American novelist and squash player

Ivy Claire Pochoda (born January 22, 1977) is an American novelist and former professional squash player. Pochoda grew up in Brooklyn, New York. She currently lives in Los Angeles.

==Personal life==
Pochoda grew up in Brooklyn, New York, where she attended Saint Ann's School. She currently lives in Harvard Heights, a neighborhood in the West Adams district in Los Angeles.

==Education==
Pochoda holds a BA from Harvard College (1998) in Classical Greek and English and American Literature. She also received an MFA in 2011 from Bennington College in Fiction. She was the 2009 James Merrill House Writer in Residence.

==Writing==
Her first novel, The Art of Disappearing, was published in 2009 by St. Martin's Press.
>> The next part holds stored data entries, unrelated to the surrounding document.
`config.mk`:
```
export PLATFORM = sky130hd
export DESIGN_NAME = watchdog_timer_control
export DESIGN_NICKNAME = d
export VERILOG_FILES = /design/src/rtl/watchdog_pkg.sv /design/src/rtl/watchdog_timer_control.sv
export SDC_FILE = /design/constraint.sdc
export NUM_CORES = 1
export LEC_CHECK = 0
export BUFFER_PORTS_ARGS = -buffer_cell sky130_fd_sc_hd__buf_2
export CORE_UTILIZATION = 45
export DETAILED_ROUTE_END_ITERATION = 6
export HOLD_SLACK_MARGIN = 0.08
export PLACE_DENSITY = 0.67
export SYNTH_ARGS = -nofsm -noshare
export SYNTH_HDL_FRONTEND = slang
export SYNTH_SLANG_ARGS = --single-unit
```
`constraint.sdc`:
```
create_clock -name mclk -period 1.85 [get_ports mclk]
set_input_delay 0.185 -clock mclk [delete_from_list [all_inputs] [get_ports mclk]]
set_output_delay 0.185 -clock mclk [all_outputs]
set_load 0.005 [all_outputs]
```
`src/rtl/watchdog_pkg.sv`:
```
package watchdog_pkg;

  // register map, as byte addresses of the 8-bit register port
  localparam logic [7:0] CONFIG_ADDR  = 8'h34;
  localparam logic [7:0] COMMAND_ADDR = 8'h35;

  // field positions of watchdog_config
  localparam int unsigned RAM_TRAP_BIT  = 5;
  localparam int unsigned TRAP_ACT_BIT  = 4;
  localparam int unsigned ENABLE_BIT    = 3;
  localparam int unsigned TIME_SEL_HI   = 2;
  localparam int unsigned TIME_SEL_LO   = 1;
  localparam int unsigned ACTION_BIT    = 0;

  // reset values
  localparam logic       ENABLE_RST    = 1'b1;
  localparam logic [1:0] TIME_SEL_RST  = 2'h0;
  localparam logic       ACTION_RST    = 1'b1;
  localparam logic [1:0] BIN_CNT_RST   = 2'h0;

  // command codes
  localparam logic [7:0] CODE_CLEAR    = 8'h4E;
  localparam logic [7:0] CODE_DISABLE  = 8'hB1;
  localparam logic [7:0] CODE_TRAP     = 8'hD2;

  // divider exponents for a quarter of the detection time, code 00
  localparam int unsigned FAST_QTR_EXP = 23;
  localparam int unsigned SLOW_QTR_EXP = 15;
  localparam int unsigned DIV_WIDTH    = 24;

  // reset pulse: at most 24 fast clock periods
  localparam int unsigned RESET_MAX_FC = 24;

  // decoded write
  typedef struct packed {
    logic       wr_config;
    logic       wr_command;
    logic [7:0] data;
  } reg_write_t;

  // watchdog reset pulse sequencer states
  typedef enum logic [0:0] {
    RST_IDLE  = 1'b0,
    RST_PULSE = 1'b1
  } rst_state_t;

endpackage : watchdog_pkg

```
`src/rtl/watchdog_timer_control.sv`:
```
// What the document asks of this block and of its software
// enable bit comes out of reset set, counting starts at once
// overflow with action bit 1 asserts reset request and drives reset low
// overflow with action bit 0 raises the watchdog interrupt request
// stop, idle and sleep freeze the count; it resumes afterwards
// clear code 4EH clears only the binary counter, not the divider
// software clears within three quarters of the detection time
// two-bit field selects 2^25..2^19 fast or 2^17..2^11 slow periods
// once action bit is 0 it cannot return to 1 until reset
// config register is write only, reads return don't care
// command codes 4EH clear, B1H disable, D2H trap commit; others ignored
// disable code acts only while enable bit already holds 0
// software stops it: master flag off, clear, enable 0, then B1H
// while disabled the binary counter is held cleared
// watchdog interrupt is non-maskable, ignores interrupt master flag
// new watchdog interrupt is taken at once, even while one is serviced
// software sets the stack pointer before choosing interrupt mode
// watchdog reset lasts at most 24 fast clock periods
// software disables or clears before stop, clears again after
// software does not clear the counter from an interrupt routine
// counter advances each quarter detection time; overflow on fourth tick
// divider source bit picks fast chain (0) or slow chain (1); here low-speed mode forces the slow chain whatever the bit
//
// The plain strobed port is this design's own decision.
`timescale 1ns/1ps
`default_nettype none

module watchdog_timer_control
  import watchdog_pkg::*;
#(
  parameter int unsigned DIV_W = DIV_WIDTH
) (
  // clock and reset
  input  wire logic       mclk,
  input  wire logic       nrst,
  // register port
  input  wire logic [7:0] addr,
  input  wire logic [7:0] wdata,
  input  wire logic       wr_stb,
  input  wire logic       rd_stb,
  output logic      [7:0] rdata,
  // timing sources and power modes (from pins or other clock domains)
  input  wire logic       fast_tick,
  input  wire logic       slow_tick,
  input  wire logic       divider_source_select,
  input  wire logic       low_speed_mode,
  input  wire logic       freeze_mode,
  // outputs
  output logic            watchdog_irq,
  output logic            reset_request,
  output logic            reset_pin_n,
  output logic            reset_pin_oe_n,
  output logic            ram_trap_select,
  output logic            trap_action_select,
  output logic            trap_commit
);
  import watchdog_pkg::*;

  // decode of one register write; shared by config and command paths
  function automatic reg_write_t decode_write(input logic [7:0] a,
                                              input logic       s,
                                              input logic [7:0] d);
    reg_write_t w;
    w.wr_config  = s && (a == CONFIG_ADDR);
    w.wr_command = s && (a == COMMAND_ADDR);
    w.data       = d;
    return w;
  endfunction : decode_write

  reg_write_t wr;
  assign wr = decode_write(addr, wr_stb, wdata);

  // two-flop synchronisers for inputs from outside this clock domain
  logic [4:0] sync1_q;
  logic [4:0] sync2_q;
  always_ff @(posedge mclk) begin
    if (!nrst) begin
      sync1_q <= 5'h00;
      sync2_q <= 5'h00;
    end else begin
      sync1_q <= {fast_tick, slow_tick, divider_source_select,
                  low_speed_mode, freeze_mode};
      sync2_q <= sync1_q;
    end
  end

  logic fast_s;
  logic slow_s;
  logic src_s;
  logic lowspd_s;
  logic freeze_s;
  assign {fast_s, slow_s, src_s, lowspd_s, freeze_s} = sync2_q;

  // edge detect on the synchronised clock-source levels
  logic fast_prev_q;
  logic slow_prev_q;
  always_ff @(posedge mclk) begin
    if (!nrst) begin
      fast_prev_q <= 1'b0;
      slow_prev_q <= 1'b0;
    end else begin
      fast_prev_q <= fast_s;
      slow_prev_q <= slow_s;
    end
  end

  logic fast_rise;
  logic slow_rise;
  assign fast_rise = fast_s && !fast_prev_q;
  assign slow_rise = slow_s && !slow_prev_q;

  // source: slow chain in low-speed mode or when selected
  logic use_slow;
  logic src_rise;
  assign use_slow = lowspd_s || src_s;
  assign src_rise = use_slow ? slow_rise : fast_rise;

  // configuration register (write only)
  logic       enable_q;
  logic [1:0] time_sel_q;
  logic       action_q;
  logic       ram_trap_q;
  logic       trap_act_q;
  always_ff @(posedge mclk) begin
    if (!nrst) begin
      enable_q   <= ENABLE_RST;
      time_sel_q <= TIME_SEL_RST;
      action_q   <= ACTION_RST;
      ram_trap_q <= 1'b0;
      trap_act_q <= 1'b1;
    end else if (wr.wr_config) begin
      enable_q   <= wr.data[ENABLE_BIT];
      time_sel_q <= wr.data[TIME_SEL_HI:TIME_SEL_LO];
      // once cleared, the action bit sticks at interrupt
      action_q   <= action_q & wr.data[ACTION_BIT];
      ram_trap_q <= wr.data[RAM_TRAP_BIT];
      trap_act_q <= wr.data[TRAP_ACT_BIT];
    end
  end

  // command decode
  logic cmd_clear;
  logic cmd_disable;
  logic cmd_trap;
  assign cmd_clear   = wr.wr_command && (wr.data == CODE_CLEAR);
  assign cmd_disable = wr.wr_command && (wr.data == CODE_DISABLE)
                       && !enable_q;
  assign cmd_trap    = wr.wr_command && (wr.data == CODE_TRAP);

  // running state: enable bit alone cannot stop it; disable code must follow
  logic running_q;
  always_ff @(posedge mclk) begin
    if (!nrst) begin
      running_q <= 1'b1;
    end else if (cmd_disable) begin
      running_q <= 1'b0;
    end else if (wr.wr_config && wr.data[ENABLE_BIT]) begin
      running_q <= 1'b1;
    end
  end

  // free-running divider; never cleared by the clear code
  logic [DIV_W-1:0] div_q;
  always_ff @(posedge mclk) begin
    if (!nrst) begin
      div_q <= '0;
    end else if (src_rise && !freeze_s) begin
      div_q <= div_q + DIV_W'(1);
    end
  end

  // quarter-period tap: exponent shrinks by two per code step
  function automatic int unsigned tap_index(input logic [1:0] sel,
                                            input logic       slow);
    int unsigned base;
    base = slow ? SLOW_QTR_EXP : FAST_QTR_EXP;
    return base - 2 * int'(sel) - 1;
  endfunction : tap_index

  logic tap_q;
  logic tap_now;
  assign tap_now = div_q[tap_index(time_sel_q, use_slow)];
  always_ff @(posedge mclk) begin
    if (!nrst) begin
      tap_q <= 1'b0;
    end else begin
      tap_q <= tap_now;
    end
  end

  // quarter tick on the falling edge of the selected tap
  logic qtick;
  assign qtick = tap_q && !tap_now && !freeze_s;

  // two-stage binary counter; overflow on the fourth quarter tick
  logic [1:0] bin_q;
  logic       overflow;
  // a clear in the same cycle wins over the tick, so no overflow either
  assign overflow = running_q && qtick && !cmd_clear
                    && (bin_q == 2'h3);
  always_ff @(posedge mclk) begin
    if (!nrst) begin
      bin_q <= BIN_CNT_RST;
    end else if (!running_q || cmd_clear) begin
      bin_q <= BIN_CNT_RST;
    end else if (qtick) begin
      bin_q <= bin_q + 2'h1;
    end
  end

  // interrupt: a one-cycle pulse per overflow, never gated by any mask
  always_ff @(posedge mclk) begin
    if (!nrst) begin
      watchdog_irq <= 1'b0;
    end else begin
      watchdog_irq <= overflow && !action_q;
    end
  end

  // reset pulse in mclk cycles; mclk never runs slower than the fast clock
  localparam int unsigned RST_CYC = RESET_MAX_FC;
  rst_state_t       rst_state_q;
  logic       [4:0] rst_cnt_q;
  always_ff @(posedge mclk) begin
    if (!nrst) begin
      rst_state_q <= RST_IDLE;
      rst_cnt_q   <= 5'h00;
    end else begin
      unique case (rst_state_q)
        RST_IDLE: begin
          if (overflow && action_q) begin
            rst_state_q <= RST_PULSE;
            rst_cnt_q   <= 5'(RST_CYC - 1);
          end
        end
        RST_PULSE: begin
          if (rst_cnt_q == 5'h00) begin
            rst_state_q <= RST_IDLE;
          end else begin
            rst_cnt_q <= rst_cnt_q - 5'h01;
          end
        end
      endcase
    end
  end

  // reset pin is driven low only during the pulse (open drain)
  assign reset_request  = (rst_state_q == RST_PULSE);
  assign reset_pin_n    = 1'b0;
  assign reset_pin_oe_n = !reset_request;

  // address-trap settings are handed on to the trap logic
  assign ram_trap_select    = ram_trap_q;
  assign trap_action_select = trap_act_q;
  always_ff @(posedge mclk) begin
    if (!nrst) begin
      trap_commit <= 1'b0;
    end else begin
      trap_commit <= cmd_trap;
    end
  end

  // both registers are write only; read data is zero
  always_ff @(posedge mclk) begin
    if (!nrst) begin
      rdata <= 8'h00;
    end else begin
      rdata <= 8'h00;
    end
  end

  // checks
  AST_R2_PULSE: assert property (@(posedge mclk) disable iff (!nrst)
    (overflow && action_q) |=> reset_request && !reset_pin_oe_n)
    else $error("reset did not start after overflow");
  AST_R3_IRQ: assert property (@(posedge mclk) disable iff (!nrst)
    (overflow && !action_q) |=> watchdog_irq && !reset_request)
    else $error("interrupt missing after overflow");
  AST_R8_STICKY: assert property (@(posedge mclk) disable iff (!nrst)
    !action_q |=> !action_q)
    else $error("action bit returned to reset");
  AST_R11_IGNORE: assert property (@(posedge mclk) disable iff (!nrst)
    (wr.wr_command && wr.data == CODE_DISABLE && enable_q && running_q)
    |=> running_q)
    else $error("disable code acted while enabled");
  AST_R13_HELD: assert property (@(posedge mclk) disable iff (!nrst)
    !running_q |=> bin_q == 2'h0)
    else $error("counter moved while disabled");
  AST_R5_CLEAR: assert property (@(posedge mclk) disable iff (!nrst)
    cmd_clear |=> bin_q == 2'h0
    && (div_q == $past(div_q) || div_q == $past(div_q) + DIV_W'(1)))
    else $error("clear code touched more than the counter");
  AST_R4_FREEZE: assert property (@(posedge mclk) disable iff (!nrst)
    (freeze_s && !cmd_clear && running_q) |=> $stable(bin_q))
    else $error("counter moved while frozen");
  AST_R17_LEN: assert property (@(posedge mclk) disable iff (!nrst)
    $rose(reset_request) |-> ##24 !reset_request)
    else $error("reset pulse too long");
  AST_R1_START: assert property (@(posedge mclk)
    !nrst |=> running_q && enable_q && action_q)
    else $error("not enabled after reset");

  // the disable code with the enable bit already low must stop counting
  AST_R11_DISABLE: assert property (@(posedge mclk) disable iff (!nrst)
    (wr.wr_command && wr.data == CODE_DISABLE && !enable_q) |=> !running_q)
    else $error("disable code ignored while enable bit low");

  // divider stands still while frozen, so its phase resumes intact
  AST_R4_DIV: assert property (@(posedge mclk) disable iff (!nrst)
    freeze_s |=> $stable(div_q))
    else $error("divider moved while frozen");

  // every quarter tick while running and not cleared moves the counter by exactly one
  AST_R20_STEP: assert property (@(posedge mclk) disable iff (!nrst)
    (running_q && qtick && !cmd_clear)
    |=> bin_q == $past(bin_q) + 2'h1)
    else $error("counter did not step on a quarter tick");

  // one overflow gives one interrupt cycle, never a held level
  AST_R15_PULSE: assert property (@(posedge mclk) disable iff (!nrst)
    watchdog_irq |=> !watchdog_irq)
    else $error("interrupt held longer than one cycle");

  // pin stays driven low until the pulse counter has run out
  AST_R17_HOLD: assert property (@(posedge mclk) disable iff (!nrst)
    (reset_request && rst_cnt_q != 5'h00) |=> reset_request)
    else $error("reset pulse ended early");

  // only the trap code pulses the commit line; codes other than clear keep the count
  AST_R10_TRAP: assert property (@(posedge mclk) disable iff (!nrst)
    (wr_stb && addr == COMMAND_ADDR && wdata == CODE_TRAP) |=> trap_commit)
    else $error("trap commit missing");
  AST_R10_OTHER: assert property (@(posedge mclk) disable iff (!nrst)
    !(wr_stb && addr == COMMAND_ADDR && wdata == CODE_TRAP) |=> !trap_commit)
    else $error("trap commit without its code");
  AST_R10_KEEP: assert property (@(posedge mclk) disable iff (!nrst)
    (wr.wr_command && wr.data != CODE_CLEAR && running_q && !qtick)
    |=> $stable(bin_q))
    else $error("command other than clear moved the counter");

  // reads of the write-only places see zero in the following cycle
  AST_R9_READ: assert property (@(posedge mclk) disable iff (!nrst)
    rd_stb |=> rdata == 8'h00)
    else $error("read data not zero");

endmodule : watchdog_timer_control

`default_nettype wire

```
==> metrics.cfg, run 1 <==
[global_route]
grt_max_degree = 27
gr-usage-all-layers_pct = 16.18
grt_pass1_wl_um = 6837
grt_pass1_vias = 1615
grt_antenna_before_repair = 0
grt_overflow = 0

[finish]
layout_common_cells = dfxtp_1, nor2_1, buf_2
area_delta_synth_final_pct = 16.01
drive_above_1_share_pct = 20.42
layout.nets = 317
nFillCells = 481
antennaDiodeCount = 0
multi_input_area_mm2 = 0.001201
seq_area_mm2 = 0.001064
fin_area_mm2 = 0.002756
final_common_cell = dfxtp_1

[yosys]
synth_warnings = 0
synth_edf_count = 0
ys_ff_latch = 53
syn_area_mm2 = 0.002376
async_flop_share_pct = 0
ys_seq_area_share_pct = 44.66
synth_cell_types = 46
yosysTopAreaCellShare_pct = 44.66
synth.avg_cell_area_um2 = 9.620
synth_area_leaders = dfxtp_1, xor2_1, nor2_1
synthCells = 247
synth_area_leader_cell = dfxtp_1
ys.flop_type = dfxtp_1

[placed_design]
port_buffers = 29
hpwl_um = 2981
placed_area_mm2 = 0.002609
gp_congestion = 0.7687

[die]
rows = 26
die_x_um = 74.67
ios = 40
start_util_pct = 46.52
die_area_mm2 = 0.005575
fp.dieH_um = 74.67
core-area_mm2 = 0.005107

[pwr]
power_density_mw_per_mm2 = 704.5
leakage_nw = 1.103
peakVddDrop_v = 0.0004428

[sta]
fin_crit_ps = 1789
setup_viol = 0
slew_viol_final = 0
whs_ps = 105.0
hold_violations = 0
rsz0062_at_grt = yes
setup_tns_ps = 0
fmax_mhz = 558.9
skew_ps = 7.243
post-route-period-util_pct = 96.71

[cts]
cts_root_buf = clkbuf_8
cts_htree_levels = 2
cts_buffers = 5
tritoncts = built
clock_latency_ps = 310
cts.sinks = 53
cts_buffer_depth = 2
cts.clk_slew.worst_paths_ps = 100

[setup_path]
cp-end-kind = register
worst-endpoint-arrival_ps = 2040
crit_fanout = 7
start_kind = register
cp.required_ps = 2100
crit_type = register to register

[run_status]
status = complete, no violations

[detailed_routing]
post_drt_via_cell_ratio = 4.967
routed_wl_um = 4258
drtIter0Drc = 44
vias = 1783
drtPass1Iterations = 6
post-route-drc-count = 0
wl_per_cell_um = 11.86
ant_nets = 0

[flow_run]
drv_cap = 0

[worst_hold_path]
hold_path_class = primary input to register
Her second novel, Visitation Street was published by Ecco, a publishing imprint of HarperCollins, in July 2013. Visitation Street is only the second title chosen by Dennis Lehane for his eponymous imprint. Sceptre, an imprint of Hodder & Stoughton, will publish Visitation Street in the United Kingdom. Wonder Valley was published by Ecco in 2017. In 2023, Sing Her Down was published by MCD Books, an imprint of Farrar, Straus and Giroux.

==Squash==
Pochoda played squash professionally between 1998 and 2007, representing the United States during her career. She reached a career-high world ranking of 38th in March 1999, having joined Women's International Squash Players Association full-time in 1998. In her college career at Harvard University, Pochoda was individual national champion in 1998, and led Harvard to national championships in all four of her years on the team. She was also named Ivy League Rookie of the Year, Player of the Year, and was a four-time All-American and First Team all-Ivy. In May 2013, she was inducted into the Harvard Hall of Fame.

== Works ==

=== Books ===
- The Art of Disappearing (2009)
- Visitation Street (2013)
- Wonder Valley (2017)
- Epoca ~ The Tree of Ecrof (2019)
- These Women (2020)
- Sing Her Down (2023)
- Ecstasy (2025)

=== Articles ===
- Pochoda, Ivy (2013). "Squash's Preppy Problem"
- Pochoda, Ivy (2009). "Reading ... the Old Fashioned Way"
- Pochoda, Ivy (2009). "The Day My Book Was Born -- Will It Survive?"